Vagrant works natively on Macs and Windows, unlike Docker. There is zero
reason to run it inside an already virtualised environment on those machines.

> I am talking about rebuilding the Vagrant image every time you change it

You know you don't need to destroy the vagrant environment to re-run the
provisioning scripts, if something changes.. right?

> Sure, once it's written (by someone who has to spend a fair amount of
> elapsed time doing trial-and-error tweaks)

With the minor exception of a few Vagrant specific optimisations (a `vagrant`
user with the predefined SSH key & passwordless sudo, for example) during
base-box building, literally nothing in a Vagrant provisioning environment
_needs_ to be specific to Vagrant.

Also - if you're building base-boxes, it's probably worthwhile forking an
existing project that targets your Distro/OS of choice and customising from
there.

> On the other hand, that too can result in people using stale images over
> time as the configuration drifts.

Why? If it's a small change, just set the provisioner to `run: "always"` and
it will run on every up. Assuming the changes (i.e. new/updated deps, or
config files being copied) are small, it'll be almost instantaneous.

From everything you've said, I'm very curious _how_ you use Vagrant (if at
all). It isn't intended to be used like Docker, where you package up an entire
image completely ready to use with 0 cycles needed to configure _anything_ ,
and an update means a new image.

------
sumedh
You can worry about Kubernetes later for now just understand docker basics.
Docker really is a game changer.

Want to try something in Postgres 9.4, you can do it with just one command,
want Rabbit MQ with web stomp enabled, get it with just one command.

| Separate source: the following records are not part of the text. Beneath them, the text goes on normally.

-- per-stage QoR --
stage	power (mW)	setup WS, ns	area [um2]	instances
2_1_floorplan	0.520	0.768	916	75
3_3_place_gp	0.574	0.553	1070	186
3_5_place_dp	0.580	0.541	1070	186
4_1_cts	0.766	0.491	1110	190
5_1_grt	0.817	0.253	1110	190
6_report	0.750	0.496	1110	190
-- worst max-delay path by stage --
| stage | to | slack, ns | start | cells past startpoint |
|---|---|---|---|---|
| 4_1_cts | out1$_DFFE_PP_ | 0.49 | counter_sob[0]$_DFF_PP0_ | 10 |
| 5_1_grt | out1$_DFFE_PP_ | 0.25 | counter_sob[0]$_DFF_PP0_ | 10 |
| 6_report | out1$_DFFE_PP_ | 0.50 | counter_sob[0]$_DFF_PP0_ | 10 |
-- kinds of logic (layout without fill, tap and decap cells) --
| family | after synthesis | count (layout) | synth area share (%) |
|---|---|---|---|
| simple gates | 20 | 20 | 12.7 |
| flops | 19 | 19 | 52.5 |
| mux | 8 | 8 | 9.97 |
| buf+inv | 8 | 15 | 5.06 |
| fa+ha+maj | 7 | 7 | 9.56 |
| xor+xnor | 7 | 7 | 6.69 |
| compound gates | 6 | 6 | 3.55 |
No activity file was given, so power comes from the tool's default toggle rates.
<file path="config.mk">
export PLATFORM = sky130hd
export DESIGN_NAME = sipo_register
export DESIGN_NICKNAME = sipo_register
export VERILOG_FILES = /design/flow/design.v
export SDC_FILE = /design/flow/constraint.sdc
export NUM_CORES = 4
export LEC_CHECK = 1
export CORE_AREA = 10 10 103 103
export DIE_AREA = 0 0 113 113
</file>
<file path="constraint.sdc">
current_design sipo_register

set clk_period 2.4
set clk_io_pct 0.2

create_clock -name clk0 -period $clk_period [get_ports {clk}]

set non_clock_inputs [all_inputs -no_clocks]
set_input_delay [expr $clk_period * $clk_io_pct] -clock clk0 $non_clock_inputs
set_output_delay [expr $clk_period * $clk_io_pct] -clock clk0 [all_outputs]
</file>
<file path="design.v">
module sipo_register # (parameter WIDTH = 8) (
  input clk,rst,serial_in,en,
  output  reg [WIDTH:0] sum_out 
);
  reg [WIDTH:0] tmp;
   bit[4:0] i;
  always @(posedge clk or posedge rst) begin 
    if(rst)
      begin
        tmp <= 9'b0;i<=0;
      end
    else if(en && i<WIDTH+1)  begin
      tmp     <= tmp>>1;
      tmp[WIDTH]   <= serial_in;
      i <= i+1;
    end
    else
      sum_out = tmp;
  end
endmodule
</file>
<file path="run.sh">
#!/bin/bash
# OpenROAD 26Q1-2900-gdf79404cd8, Yosys 0.63+post, stock flow scripts
make -C /OpenROAD-flow-scripts/flow DESIGN_CONFIG=/design/flow/config.mk WORK_HOME=/design/flow/orfs finish
</file>
==> notes.md <==
run results: Req. time, crit path 1.92 ns, weighted congestion at the end of routability-driven global placement 0.705, total via count after detailed routing 446, antenna violations before repair 0, r2r setup slk 1.00 ns, cells on worst reg2reg path 3, Crit. End Element primary output, family with the most delay on the worst path buffers and inverters, Critical Path Source Type register, placeable core region 0.00830 mm², share of final-layout standard cells stronger than drive strength 1 28.1%, post-synthesis share of cell area spent on and, or, nand and nor gates 3.68%, Filler Cells Inserted 905, fp_density 10.2%, IR drop worst, VDD 0.000547 V, number of hold violations in the final report 0, Post-synth mux share 11.9%, number of max-slew violations in the final report 0, compound-cell area share of the yosys netlist 8.54%, Stages on worst setup path 1, Crit Reg-Reg Endpoint tmp[8]$_DFFE_PP0P_, chip area estimate from yosys synthesis 850 µm², worst endpoint data arrival time 1.09 ns, Worst Min Path Start i[4]$_DFFE_PP0P_, row count 33, ratio of routed vias to standard cells 2.64, Netlist Area Pre-Place 850 µm², CTS tree yes, Avg WL per Cell 8.84 µm, period utilisation layout 65.6%, time the worst path needs with I/O delays and setup 1.57 ns, mean post-synth cell area 17.7 µm², prevailing logic family in the synthesized netlist multiplexers, I/O pin count 13, ordered cell list for the critical path clkdlybuf4s50_1, critical path's largest stage delay 0.50 ns, Highest Clock Rate 0.635 GHz, WL final 1.49 mm, total clock sinks 23, number of distinct library cells after synthesis 17, number of port buffers 12, ys flops 23, worst-path cell with the longest stage delay clkdlybuf4s50_1, Maximum Capacitance Violations 0, post-synthesis instance total 48, endpoint with the worst hold slack i[4]$_DFFE_PP0P_, via count of the first global-routing pass 437, Max Root-Sink Buffers 2, Clock Skew 0.00268 ns, leakage component of the power 0.427 nW, number of buffers created by CTS 3, die x size 113 µm, tool warning count 25, final setup violation count 0, clock root buffer clkbuf_8, number of cells in the yosys synthesis report 48, setup repair after global routing missed its margin false, GRT Resource Usage Total 2.21%, largest net degree at the start of global routing 15, Remaining DRCs 0, Setup Total Neg Slack 0 ns, WHS Path Cells 0, relative slew slack 65.3%, DR pass1 iterations 4, Antenna Diode Count 0, outcome finished clean, total of cells resized after clock tree synthesis 0, wire length of the first global-routing pass 2.31 mm, DIE AREA 0.0128 mm², share of the synthesized netlist area taken by xor and xnor gates 0%, CTS clock-pin slew for the worst setup and hold paths 0.08 ns, level count of the clock H-tree 1, post-layout power 1.31 mW, critical path fanouts, max 1, cts-stage hold buffer count 0, number of DRC markers after the initial detailed-route iteration 54, adder-cell share of the synthesized area 1.47%, Chip Height 113 µm, sequential cell area fraction in the yosys report 73.0%, antenna violation net count after detailed routing 0, worst r2r src i[0]$_DFFE_PP0P_, half-perimeter wire length after placement 1.13 mm, P per Cell Area 1140 mW/mm², worst slew pin tran 0.520 ns, Post-CTS Setup Repair Bufs 0, Area Growth Syn to Fin 35.5%, total grt overflow 0, Critical path buffers and inverters 1, later-pin clock latency in the skew report 0.26 ns, type of the worst setup path reg -> out, type of the most critical hold path reg -> reg, count of warnings emitted by yosys 1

Setting up Environments with Docker is ridiculously easy, Docker files are
pretty intuitive and easy to understand.

------
togusa2017
I was running my side project without docker and trust me it was making my
life hell due to the difference in production and development environment and
also a fear that if I drop this server how the hell am I gonna setup another
server with a small amount of downtime. I started moving my side project to
docker and in the process learned a lot about it. Now I can't work without a
docker . It's not perfect but God it's so much better

------
turtlebits
You don't have to, but docker + docker-compose is excellent for getting a
development stack setup with extremely little effort (and other tooling you
may need) - such as postgres/mysql/redis/mongodb/couchdb/jenkins/etc...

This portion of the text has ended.